TASK >> For this exercise, output the line containing "export HOLD_SLACK_MARGIN = 0.08" and every line after it through the end of the records, exactly, and no other line.

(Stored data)

"""

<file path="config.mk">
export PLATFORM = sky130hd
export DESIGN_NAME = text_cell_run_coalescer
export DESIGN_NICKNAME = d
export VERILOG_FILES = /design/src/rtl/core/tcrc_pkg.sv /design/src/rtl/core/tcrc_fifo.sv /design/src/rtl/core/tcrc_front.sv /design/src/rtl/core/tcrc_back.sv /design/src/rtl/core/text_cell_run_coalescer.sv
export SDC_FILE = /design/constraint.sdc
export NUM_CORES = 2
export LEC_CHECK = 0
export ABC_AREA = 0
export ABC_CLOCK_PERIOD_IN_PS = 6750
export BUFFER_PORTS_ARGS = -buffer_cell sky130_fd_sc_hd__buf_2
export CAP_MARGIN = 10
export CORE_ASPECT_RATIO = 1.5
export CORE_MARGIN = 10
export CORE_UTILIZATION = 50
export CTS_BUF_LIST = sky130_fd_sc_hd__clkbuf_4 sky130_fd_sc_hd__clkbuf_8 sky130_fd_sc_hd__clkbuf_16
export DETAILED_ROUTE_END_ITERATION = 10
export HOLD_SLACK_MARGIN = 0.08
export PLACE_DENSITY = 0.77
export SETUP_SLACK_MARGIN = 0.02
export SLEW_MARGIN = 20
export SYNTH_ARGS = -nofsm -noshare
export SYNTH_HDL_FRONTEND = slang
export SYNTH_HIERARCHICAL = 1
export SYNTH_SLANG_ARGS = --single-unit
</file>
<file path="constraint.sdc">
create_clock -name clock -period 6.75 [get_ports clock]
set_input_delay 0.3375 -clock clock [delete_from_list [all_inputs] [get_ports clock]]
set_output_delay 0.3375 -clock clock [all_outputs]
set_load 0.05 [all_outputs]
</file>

"""

EXERCISE RESPONSE >>
export HOLD_SLACK_MARGIN = 0.08
export PLACE_DENSITY = 0.77
export SETUP_SLACK_MARGIN = 0.02
export SLEW_MARGIN = 20
export SYNTH_ARGS = -nofsm -noshare
export SYNTH_HDL_FRONTEND = slang
export SYNTH_HIERARCHICAL = 1
export SYNTH_SLANG_ARGS = --single-unit
</file>
<file path="constraint.sdc">
create_clock -name clock -period 6.75 [get_ports clock]
set_input_delay 0.3375 -clock clock [delete_from_list [all_inputs] [get_ports clock]]
set_output_delay 0.3375 -clock clock [all_outputs]
set_load 0.05 [all_outputs]
</file>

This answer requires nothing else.